The only ones I can remember is the Gottfredson portfolio and books that were a severly limited print run for a few connoisseurs and the Taliaferro books printed in Scandinavia and the Netherlands that collected just a few years of DD dailiy strips.

There is, and have never been a collection of Disney strips available to the public in english and the subset collections have never run it's entire course or have never been available for the normal fan. That is a shame.

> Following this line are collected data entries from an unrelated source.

**config.mk**
```make
export PLATFORM = sky130hd
export DESIGN_NAME = cam_pipelined_ternary_flat
export DESIGN_NICKNAME = d
export VERILOG_FILES = /design/src/rtl/cam_pipelined_ternary_if.sv /design/src/rtl/cam_pipelined_ternary.sv /design/src/flat_wrapper.sv
export SDC_FILE = /design/constraint.sdc
export NUM_CORES = 2
export LEC_CHECK = 0
export CORE_MARGIN = 4
export CORE_UTILIZATION = 30
export DETAILED_ROUTE_END_ITERATION = 8
export SYNTH_ARGS = -nofsm -noshare
export SYNTH_HDL_FRONTEND = slang
export SYNTH_SLANG_ARGS = --single-unit
export TNS_END_PERCENT = 20
```
**constraint.sdc**
```tcl
create_clock -name CLK -period 7.95 [get_ports CLK]
set_input_delay 1.1925 -clock CLK [delete_from_list [all_inputs] [get_ports CLK]]
set_output_delay 1.1925 -clock CLK [all_outputs]
set_load 0.05 [all_outputs]
```
**src/rtl/cam_pipelined_ternary_if.sv**
```systemverilog
// Write and lookup port bundle for the pipelined ternary CAM.
// The master drives requests, and the slave (the CAM) returns BUSY and lookup results.
interface cam_pipelined_ternary_if #(
  parameter int AW = 5,
  parameter int DW = 32
);
  logic          WE;
  logic [AW-1:0] WR_ADDR;
  logic [DW-1:0] DIN;
  logic [DW-1:0] DIN_MASK;
  logic          WR_VALID;
  logic          BUSY;
  logic          CMP_REQ;
  logic [DW-1:0] CMP_DIN;
  logic          MATCH_VLD;
  logic          MATCH;
  logic          MULTI_MATCH;
  logic [AW-1:0] MATCH_ADDR;

  // Handshake: WE is taken only in a cycle where BUSY=0, and it is dropped silently otherwise.
  // CMP_REQ has no back-pressure. Each accepted request yields one MATCH_VLD pulse two cycles later.
  modport master (
    output WE, WR_ADDR, DIN, DIN_MASK, WR_VALID, CMP_REQ, CMP_DIN,
    input  BUSY, MATCH_VLD, MATCH, MULTI_MATCH, MATCH_ADDR
  );

  modport slave (
    input  WE, WR_ADDR, DIN, DIN_MASK, WR_VALID, CMP_REQ, CMP_DIN,
    output BUSY, MATCH_VLD, MATCH, MULTI_MATCH, MATCH_ADDR
  );
endinterface

```
**src/rtl/cam_pipelined_ternary.sv**
```systemverilog
// Parametrised ternary CAM. It has multi-cycle entry writes and a 2-stage lookup
// (hit vector, then priority encode) that can run in parallel with writes.
module cam_pipelined_ternary #(
  parameter int C_TCAM_ADDR_WIDTH = 5,
  parameter int C_TCAM_DATA_WIDTH = 32,
  parameter int C_TERNARY         = 1,
  parameter int C_WR_CYCLES       = 16
) (
  input  logic                     CLK,
  input  logic                     RESET,
  cam_pipelined_ternary_if.slave   s_cam,
  output logic                     o_dbg_state
);

  localparam int AW    = C_TCAM_ADDR_WIDTH;
  localparam int DW    = C_TCAM_DATA_WIDTH;
  localparam int DEPTH = 1 << AW;
  localparam int CW    = (C_WR_CYCLES > 1) ? $clog2(C_WR_CYCLES) : 1;

  typedef enum logic {
    S_IDLE  = 1'b0,
    S_WRITE = 1'b1
  } state_t;

  state_t        r_state;
  state_t        w_state_nxt;
  logic [CW-1:0] r_cnt;
  logic          w_cnt_zero;
  logic          w_busy;
  logic          w_accept;
  logic          w_commit;

  logic [AW-1:0] r_wr_addr;
  logic [DW-1:0] r_wr_data;
  logic [DW-1:0] r_wr_mask;
  logic          r_wr_valid;

  logic [DW-1:0]    r_data [DEPTH];
  logic [DW-1:0]    r_mask [DEPTH];
  logic [DEPTH-1:0] r_valid;

  logic [DEPTH-1:0] w_hit;
  logic             r_s1_vld;
  logic [DEPTH-1:0] r_s1_hit;

  logic             w_any;
  logic             w_multi;
  logic [AW-1:0]    w_enc_addr;
  logic             r_match_vld;
  logic             r_match;
  logic             r_multi;
  logic [AW-1:0]    r_match_addr;

  logic             w_we;
  logic             w_cmp_req;
  logic [DW-1:0]    w_cmp_din;

  assign w_we      = s_cam.WE;
  assign w_cmp_req = s_cam.CMP_REQ;
  assign w_cmp_din = s_cam.CMP_DIN;

  // ---------------- write FSM: state register ----------------
  always_ff @(posedge CLK or posedge RESET) begin
    if (RESET) r_state <= S_IDLE;
    else       r_state <= w_state_nxt;
  end

  assign w_cnt_zero = (r_cnt == '0);

  // ---------------- write FSM: next state ----------------
  always_comb begin
    w_state_nxt = r_state;
    case (r_state)
      S_IDLE:  if (w_we)       w_state_nxt = S_WRITE;
      S_WRITE: if (w_cnt_zero) w_state_nxt = S_IDLE;
      default:                 w_state_nxt = S_IDLE;
    endcase
  end

  // ---------------- write FSM: outputs ----------------
  always_comb begin
    w_busy   = 1'b0;
    w_accept = 1'b0;
    w_commit = 1'b0;
    case (r_state)
      S_IDLE:  w_accept = w_we;
      S_WRITE: begin
        w_busy   = 1'b1;
        w_commit = w_cnt_zero;
      end
      default: ;
    endcase
  end

  // The counter is loaded with N-1, so BUSY covers exactly N cycles and commit lands on the last one.
  always_ff @(posedge CLK or posedge RESET) begin
    if (RESET) begin
      r_cnt      <= '0;
      r_wr_addr  <= '0;
      r_wr_data  <= '0;
      r_wr_mask  <= '0;
      r_wr_valid <= 1'b0;
    end else if (w_accept) begin
      r_cnt      <= CW'(C_WR_CYCLES - 1);
      r_wr_addr  <= s_cam.WR_ADDR;
      r_wr_data  <= s_cam.DIN;
      r_wr_mask  <= s_cam.DIN_MASK;
      r_wr_valid <= s_cam.WR_VALID;
    end else if (w_busy && !w_cnt_zero) begin
      r_cnt <= r_cnt - 1'b1;
    end
  end

  // Data and mask storage has no reset. An invalidate leaves it untouched.
  always_ff @(posedge CLK) begin
    if (w_commit && r_wr_valid) begin
      r_data[r_wr_addr] <= r_wr_data;
      r_mask[r_wr_addr] <= r_wr_mask;
    end
  end

  always_ff @(posedge CLK or posedge RESET) begin
    if (RESET)         r_valid <= '0;
    else if (w_commit) r_valid[r_wr_addr] <= r_wr_valid;
  end

  // ---------------- match array ----------------
  for (genvar g = 0; g < DEPTH; g++) begin : g_hit
    logic [DW-1:0] w_care;
    if (C_TERNARY != 0) begin : g_tern
      assign w_care = ~r_mask[g];
    end else begin : g_bin
      assign w_care = '1;
    end
    assign w_hit[g] = r_valid[g] && (((r_data[g] ^ w_cmp_din) & w_care) == '0);
  end

  // Stage 1 samples the pre-edge storage, so a lookup sampled at the commit edge sees the old entry.
  always_ff @(posedge CLK or posedge RESET) begin
    if (RESET) begin
      r_s1_vld <= 1'b0;
      r_s1_hit <= '0;
    end else begin
      r_s1_vld <= w_cmp_req;
      if (w_cmp_req) r_s1_hit <= w_hit;
    end
  end

  // ---------------- stage 2: priority encode ----------------
  always_comb begin
    w_enc_addr = '0;
    w_any      = |r_s1_hit;
    w_multi    = |(r_s1_hit & (r_s1_hit - DEPTH'(1)));
    for (int i = DEPTH - 1; i >= 0; i--) begin
      if (r_s1_hit[i]) w_enc_addr = AW'(i);
    end
  end

  always_ff @(posedge CLK or posedge RESET) begin
    if (RESET) begin
      r_match_vld  <= 1'b0;
      r_match      <= 1'b0;
      r_multi      <= 1'b0;
      r_match_addr <= '0;
    end else begin
      r_match_vld <= r_s1_vld;
      if (r_s1_vld) begin
        r_match      <= w_any;
        r_multi      <= w_multi;
        r_match_addr <= w_enc_addr;
      end
    end
  end

  assign s_cam.BUSY        = w_busy;
  assign s_cam.MATCH_VLD   = r_match_vld;
  assign s_cam.MATCH       = r_match;
  assign s_cam.MULTI_MATCH = r_multi;
  assign s_cam.MATCH_ADDR  = r_match_addr;
  assign o_dbg_state       = r_state;

endmodule

```
**src/flat_wrapper.sv**
```systemverilog
// flat-port wrapper written by rule: the top's interface ports become plain ports
module cam_pipelined_ternary_flat 
#(
  parameter int C_TCAM_ADDR_WIDTH = 5,
  parameter int C_TCAM_DATA_WIDTH = 32,
  parameter int C_TERNARY         = 1,
  parameter int C_WR_CYCLES       = 16
)
  (CLK, RESET, o_dbg_state, s_cam_WE, s_cam_WR_ADDR, s_cam_DIN, s_cam_DIN_MASK, s_cam_WR_VALID, s_cam_CMP_REQ, s_cam_CMP_DIN, s_cam_BUSY, s_cam_MATCH_VLD, s_cam_MATCH, s_cam_MULTI_MATCH, s_cam_MATCH_ADDR);
  cam_pipelined_ternary_if s_cam_i ();
  input  logic CLK;
  input  logic RESET;
  output logic o_dbg_state;
  input wire logic [$bits(s_cam_i.WE)-1:0] s_cam_WE;
  input wire logic [$bits(s_cam_i.WR_ADDR)-1:0] s_cam_WR_ADDR;
  input wire logic [$bits(s_cam_i.DIN)-1:0] s_cam_DIN;
  input wire logic [$bits(s_cam_i.DIN_MASK)-1:0] s_cam_DIN_MASK;
  input wire logic [$bits(s_cam_i.WR_VALID)-1:0] s_cam_WR_VALID;
  input wire logic [$bits(s_cam_i.CMP_REQ)-1:0] s_cam_CMP_REQ;
  input wire logic [$bits(s_cam_i.CMP_DIN)-1:0] s_cam_CMP_DIN;
  output wire logic [$bits(s_cam_i.BUSY)-1:0] s_cam_BUSY;
  output wire logic [$bits(s_cam_i.MATCH_VLD)-1:0] s_cam_MATCH_VLD;
  output wire logic [$bits(s_cam_i.MATCH)-1:0] s_cam_MATCH;
  output wire logic [$bits(s_cam_i.MULTI_MATCH)-1:0] s_cam_MULTI_MATCH;
  output wire logic [$bits(s_cam_i.MATCH_ADDR)-1:0] s_cam_MATCH_ADDR;
  assign s_cam_i.WE = s_cam_WE;
  assign s_cam_i.WR_ADDR = s_cam_WR_ADDR;
  assign s_cam_i.DIN = s_cam_DIN;
  assign s_cam_i.DIN_MASK = s_cam_DIN_MASK;
  assign s_cam_i.WR_VALID = s_cam_WR_VALID;
  assign s_cam_i.CMP_REQ = s_cam_CMP_REQ;
  assign s_cam_i.CMP_DIN = s_cam_CMP_DIN;
  assign s_cam_BUSY = s_cam_i.BUSY;
  assign s_cam_MATCH_VLD = s_cam_i.MATCH_VLD;
  assign s_cam_MATCH = s_cam_i.MATCH;
  assign s_cam_MULTI_MATCH = s_cam_i.MULTI_MATCH;
  assign s_cam_MATCH_ADDR = s_cam_i.MATCH_ADDR;
  cam_pipelined_ternary #(.C_TCAM_ADDR_WIDTH(C_TCAM_ADDR_WIDTH), .C_TCAM_DATA_WIDTH(C_TCAM_DATA_WIDTH), .C_TERNARY(C_TERNARY), .C_WR_CYCLES(C_WR_CYCLES)) u_core (.CLK(CLK), .RESET(RESET), .s_cam(s_cam_i), .o_dbg_state(o_dbg_state));
endmodule
```
# Word-level counts from Yosys, hierarchy flattened

Memories as Yosys holds them, arrays and structs flattened.
Cells that the tools add are included.
Widths: inputs -> output; s select.

Register bits after elaboration: 148
Bits in writable memories: 2048
Input bits: 106
Output and inout port bits: 10
Word-level logic and storage cells: 234
Memories kept: 2

Memory list:

| memory        | words | bits a word | rd ports | clocked after memory_dff | wr ports | line                        | RTL |
|---|---|---|---|---|---|---|---|
| u_core.r_data | 32    | 32          | 32       | 0                        | 1        | cam_pipelined_ternary.sv:38 | `logic [DW-1:0] r_data [DEPTH];` |
| u_core.r_mask | 32    | 32          | 32       | 0                        | 1        | cam_pipelined_ternary.sv:39 | `logic [DW-1:0] r_mask [DEPTH];` |

$add $sub $neg: 2
Magnitude comparators: 2
Multiplexer cells: 45
Bitwise logic cells: 98
Reductions and logical operators: 72

Operators with widths:

| kind                  | number |
|---|---|
| $and 32x32->32        | 33 |
| $logic_not 32->1      | 32 |
| $not 32->32           | 32 |
| $xor 32x32->32        | 32 |
| $mux 5                | 32 |
| $reduce_or 32->1      | 2 |
| $logic_and 1x1->1     | 35 |
| $bwmux 32             | 1 |
| $sub 32x1->32 const B | 1 |
| $mux 1                | 8 |
| $mux 4                | 2 |
| $lt 5x6->1 const B    | 1 |
| $demux 1 s5           | 1 |
| $ge 5x1->1 const B    | 1 |
| $logic_not 4->1       | 1 |
| $sub 4x1->4 const B   | 1 |
| $pmux 1 s2            | 1 |
| $reduce_bool 2->1     | 1 |
| $logic_not 1->1       | 1 |
| $not 1->1             | 1 |

# Longest topological paths before layout

Depth after elaboration: 32
Mapped depth: 9
Mapped depth without buffers: 7

# Worst setup path after synthesis

Ideal clock, no wire load.

Kind: reg-to-reg
From: register u_core.r_state (netlist: u_core.o_dbg_state)
To: memory u_core.r_data[28][0], enable pin
Library setup time: 0.487 ns
Arrival time: 4.546 ns
Required time: 7.463 ns
Path slack: 2.917 ns
Cell stages (with the launch flop): 7
Path buffers: 1
Clock period less this slack: 5.033 ns
Cells stage by stage: dfrtp_1 and3_1 or3b_2 clkbuf_1 inv_1 nand2_1 nor2_1

Longest elaborated chain between the ends: 4

RTL lines:

| what                         | line                         | RTL |
|---|---|---|
| start: declaration           | cam_pipelined_ternary.sv:25  | `state_t r_state;` |
| start signal: assignment     | cam_pipelined_ternary.sv:65  | `else r_state <= w_state_nxt;` |
| $mux 1                       | cam_pipelined_ternary.sv:85  | `case (r_state)` |
| $logic_and 1x1->1            | cam_pipelined_ternary.sv:116 | `if (w_commit && r_wr_valid) begin` |
| $mux 1                       | cam_pipelined_ternary.sv:116 |  |
| $mux 1 (implied by the code) | cam_pipelined_ternary.sv:117 | `r_data[r_wr_addr] <= r_wr_data;` |
| end: declaration             | cam_pipelined_ternary.sv:38  |  |

No other way between the ends.

# Final worst setup path

From: register u_core.r_cnt[0]
To: memory u_core.r_mask[17][2], enable pin

Longest elaborated chain between the ends: 5

RTL lines:

| what                         | line                         | RTL |
|---|---|---|
| start: declaration           | cam_pipelined_ternary.sv:27  | `logic [CW-1:0] r_cnt;` |
| start signal: assignment     | cam_pipelined_ternary.sv:104 | `r_cnt <= CW'(C_WR_CYCLES - 1);` |
| start signal: assignment     | cam_pipelined_ternary.sv:110 | `r_cnt <= r_cnt - 1'b1;` |
| $logic_not 4->1              | cam_pipelined_ternary.sv:68  | `assign w_cnt_zero = (r_cnt == '0);` |
| $mux 1                       | cam_pipelined_ternary.sv:85  |  |
| $logic_and 1x1->1            | cam_pipelined_ternary.sv:116 |  |
| $mux 1                       | cam_pipelined_ternary.sv:116 |  |
| $mux 1 (implied by the code) | cam_pipelined_ternary.sv:118 | `r_mask[r_wr_addr] <= r_wr_mask;` |
| end: declaration             | cam_pipelined_ternary.sv:39  |  |

No other way between the ends.

==> run_results.csv <==
group,metric,value,unit
sta,fin_skew,58.2,ps
sta,slew_headroom,0.0835,
cells_and_area,drive_above_1_share,0.118,
routing,drc,0,
global_route,grt_pass1_vias,43300,
cts,cts_buffer_depth,3,
cts,hold_buffers,0,
sta,hold_violations,0,
critical_path,r2r-start,"u_core.r_cnt[0]",
cts,root_buffer,"clkbuf_16",
sta,period_needed,4470,ps
logic_synthesis,synth_seq_cells,2196,
routing,drt_first_pass_iters,8,
cts,cts_tree,"built",
routing,drt_iter0_drc,5904,
floorplan,placementRows,191,
global_route,grt_max_degree,87,
critical_path,cp.arrival,4940,ps
critical_path,cp_cell_sequence,"inv_1 -> ha_1 -> and3_1 -> nand2_1 -> nor2_1 -> nand2_1 -> nor2_4 -> buf_4",
floorplan,core-area,271000,um2
cts,clock-sinks,2196,
logic_synthesis,synth_edf_count,2048,
routing,wirelength,253000,um
floorplan,die_h,531,um
cts,insertion_delay,860,ps
cts,post_cts_resize_count,0,
worst_hold_path,hp-class,"reg2reg",
logic_synthesis,syn-cell-area,82000,um2
status,status,"finished, final reports clean",
logic_synthesis,synth_cell_types,57,
critical_path,r2r-end,"u_core.r_mask[17][2]",
cells_and_area,layout_common_cells,"2,048 x edfxtp_1, 1,025 x xnor2_1, 482 x o22ai_1, 250 x nand2_1, 214 x clkbuf_16",
routing,via_per_inst,5.12,
cells_and_area,final_common_cell,"edfxtp_1",
critical_path,cpMaxStageDelayCell,"nor2_4",
sta,fmax,0.224,GHz
logic_synthesis,synth_seq_area_share,0.795,
critical_path,path_class,"reg2reg",
critical_path,critPathMaxStageDelay,1020,ps
critical_path,r2r_cells,8,
cts,cts_made_buffers,213,
routing,vias,44700,
critical_path,worstPathRequired,8410,ps
critical_path,cp_common_cell,"nand2_1",
floorplan,initial_core_util,0.302,
critical_path,crit_end,"u_core.r_mask[17][2]",
logic_synthesis,syn_inst,4660,
pwr,power_leakage,29.4,nW
sta,tns,0,ps
placed_design,place_congestion,0.916,
floorplan,dieWidth,531,um
sta,setup_viol,0,
critical_path,cp_max_fo,38,
logic_synthesis,ys_warn_count,0,
floorplan,die_area,282000,um2
routing,wire_per_inst,28.9,um
job,cap_violations,0,
pwr,power_density,304,nW/um2
cts,htreeDepth,4,
placed_design,numPortBuffers,115,
cts,postCtsSetupRepairBufs,0,
cells_and_area,nets,5076,
cts,path_clk_slew,60,ps
placed_design,dp_hpwl,144000,um
logic_synthesis,async_flop_share,0.0674,
sta,slew_viol_final,0,
critical_path,rrSetupSlack,3480,ps
critical_path,end_kind,"flip-flop",
sta,post-route-period-util,0.563,
global_route,grtUsageTotal,0.176,
worst_hold_path,hold_path_depth,2,
logic_synthesis,synth_nets,4768,
routing,antenna_left,0,
global_route,antenna_found_initial,31,
pwr,vdd_drop_max,0.277,mV
logic_synthesis,syn_avg_cell_area,17.6,um2
logic_synthesis,synth_ff_type,"edfxtp_1",
sta,tightest_slew,1360,ps
global_route,overflow,0,
critical_path,crit_start,"u_core.r_cnt[0]",
floorplan,pin_count,116,
cells_and_area,area_growth,16.3,%
sta,rsz0062_at_grt,"false",
global_route,grt_pass1_wl,348000,um
pwr,finalPower,29.1,mW
critical_path,start_kind,"flip-flop",
## kinds of logic (layout without fill, tap and decap cells)
group	after synthesis	count (layout)	synth area share
flip-flops	2196	2196	0.795
XOR/XNOR	1025	1025	0.109
AO/OA/AOI/OAI	616	616	0.0473
AND/OR/NAND/NOR	589	589	0.0350
buffers and inverters	206	700	0.00970
multiplexers	21	21	0.00288
adder cells (fa/ha/maj)	7	7	0.000915
other	0	8	0
## per-stage QoR
stage / cell area (um2) / hold WS (ps) / util / cells / setup WS [ps]
final: 95400 / 476 / 0.352 / 8732 / 3480
after global routing: 95400 / 516 / 0.352 / 8725 / 3260
after CTS: 95400 / 482 / 0.352 / 8724 / 3530
after detailed placement: 88500 / 467 / 0.326 / 8323 / 3540
after global placement: 88400 / 461 / 0.326 / 8323 / 3230
after floorplan: 82000 / 456 / - / 4660 / 2780
## worst max-delay path, delay by kind of cell (launching register included)
family	cells	cell delay, ps
fa+ha+maj	1	160
flops	1	410
simple gates	5	2680
buf+inv	2	760
## layer usage
metal	up-vias	GRT usage	routed length [um]
li1	18400	-	-
met1	23600	0.243	103000
met5	-	0	8
met4	2	0.0586	8660
met2	2371	0.281	117000
met3	396	0.0292	23700
## state kept, by name, indices dropped and copies added, names as in the netlist
| signal | flops |
|---|---|
| u_core.s_cam.MATCH | 1 |
| u_core.r_wr_addr | 5 |
| u_core.r_mask | 1024 |
| u_core.r_wr_valid | 1 |
| u_core.o_dbg_state | 1 |
| u_core.r_s1_vld | 1 |
| u_core.r_s1_hit | 32 |
| u_core.r_wr_mask | 32 |
| u_core.s_cam.MATCH_VLD | 1 |
| u_core.r_valid | 32 |
| u_core.r_cnt | 4 |
| u_core.r_wr_data | 32 |
| u_core.r_data | 1024 |
| u_core.s_cam.MATCH_ADDR | 5 |
| u_core.s_cam.MULTI_MATCH | 1 |
## synthesized netlist by cell type, types with 3 or more instances
master / instances / area (um2)
a21oi_1: 9 / 45.0
mux2_2: 21 / 236
nand2_1: 250 / 938
xnor2_1: 1025 / 8980
a31oi_1: 3 / 18.8
nand3_1: 14 / 70.1
o211ai_1: 33 / 248
buf_2: 15 / 75.1
maj3_1: 5 / 50.1
edfxtp_1: 2048 / 61500
o22ai_1: 482 / 3020
nor4_1: 71 / 444
clkbuf_1: 75 / 282
buf_1: 75 / 282
o31ai_1: 4 / 30.0
nor3_1: 67 / 335
nor2_1: 91 / 342
dfrtp_1: 148 / 3700
nor4_4: 4 / 85.1
a2111oi_0: 3 / 26.3
nand4_1: 34 / 213
and3_1: 4 / 25.0
or4_1: 33 / 248
inv_1: 40 / 150
o21ai_0: 60 / 300
or3_1: 3 / 18.8
or3b_2: 3 / 26.3
## power by group
part / switching [mW] / total (mW) / internal [mW]
Sequential: 1.03 / 15.4 / 14.3
Combinational: 3.06 / 3.62 / 0.557
Clock: 4.38 / 10.1 / 5.69
## worst min path at each step
stage	startpoint	end	slack (ps)
6_report	u_core.r_wr_mask[12]	u_core.r_wr_mask[12]	480
5_1_grt	u_core.r_wr_data[1]	u_core.r_wr_data[1]	520
4_1_cts	u_core.r_wr_data[8]	u_core.r_wr_data[8]	480
3_5_place_dp	u_core.r_wr_data[8]	u_core.r_wr_data[8]	470
3_3_place_gp	u_core.r_wr_mask[9]	u_core.r_wr_mask[9]	460
2_1_floorplan	u_core.r_valid[1]	u_core.r_valid[1]	460
## layout make-up
class | instances | area, um2
fill | 25400 | 176000
sequential | 2196 | 65200
multi-input combinational | 2258 | 16500
clock buffer | 283 | 5710
tap | 3570 | 4470
timing repair buffer | 259 | 2090
clock inverter | 118 | 1260
inverter | 40 | 158
antenna | 8 | 20.0
(Power assumes the default switching activity.)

I agree. And I would certainly buy such a collection, regardless of whether it would have 3-tier or 4-tier pages, and how many total pages would result.
Anemo
Quote from user: Robb_KQuote from user: AnemoWell, I'd be glad if we have a Disney Mickey Mouse or Donald Duck comic published here.
Unfortunately, I don't believe there's enough market to warrant it. They were selling barely 5,000 from mail order and 5,000 at newstands of ther BEST selling magazines. I'm not even sure "Uncle Scrooge" and "Walt Disney's Comics and Stories" are selling that much. That is extremely poor for a nation of approximately 300 million people. How many people does Canada have now? - 35 million? Much as I hate to admit it, Canada has a culture similar enough to that of the USA, that a similar sales per population figure would be likely, without a better marketing system than is used in USA. That would result in sales (1,050) too low to cover administration costs for a publisher. It's a lot easier to just import US English issues, and French issues than to have a local publisher.

We didn't have a Canadian publisher when they were selling 3 million "Walt Disney's Comics and Stories" every month in USA, and every Canadian kid I knew was reading comics! Why should they have one now, when almost no kids in a country of 300 million are buying them? They sold the US Disney comics in drugstores and grocerystores in Canada when I was a child, just as they did then in USA. Now they are sold in USA and in Canada only in Comic Book specialty shops, and can be bought online or by mail directly from Gemstone (just as from USA)-as long as one changes money to US Dollars (lousy deal!).

Unfortunately, with global warming to get worse and worse, and deserts spreading into the heart of USA, a lot of people will be moving north to Canada. And then, there might be enough market to warrent a Canadian publisher. But, let's just hope people will still be reading Disney, and more importantly, that Canada will remain Canada, and not get taken over by The USA!

You're right, Robb_K. They use to publish a Mickey Mouse magazine which featured both Disney comics stories and editorials. It got cancelled due to poor sales. There are still some comics published in Malaysia. Notably, komik Donald Duck and Taman Ria Disney, published in Bahasa Malaysia language. I dont have much info about it though. I just got to know about title that was cancelled. It was an exact copy of Donald Duck Adventures as published by Disney Comics in the United States back in 1990. On the cover is a red band that says "Malaysian Edition".
Gyro Gearloose
I'd like to see a complete Floyd Gottfredson Library published here in the United States--in installments, since I wouldn't be able to buy it all in one lump.
Robb_K
Quote from user: Gyro GearlooseI'd like to see a complete Floyd Gottfredson Library published here in the United States--in installments, since I wouldn't be able to buy it all in one lump.
Yes! Anything! Even just soft cover! Before I die (and with enough time left for me to read it all at least once)! Or a Dutch one, for that matter! Or even Spanish!
Mexican Fan
i wanna life and times and PAPERINIK IL DIABOLICO VENDICATORE (PHANTOM DUCK THE DEVILISH AVENGER)
but i can go to USA,i live in the frontera(mexicali)
Robb_K
Does Calexico have a comics shop? Or must you go to San Diego?
Mexican Fan
Quote from user: Robb_KDoes Calexico have a comics shop? Or must you go to San Diego?
i cant go to San Diego,but i found a comics shop in El Centro
Robb_K
Quote from user: AnemoWell, I'd be glad if we have a Disney Mickey Mouse or Donald Duck comic published here.
What country is "SGP" (that has no Disney Comics)?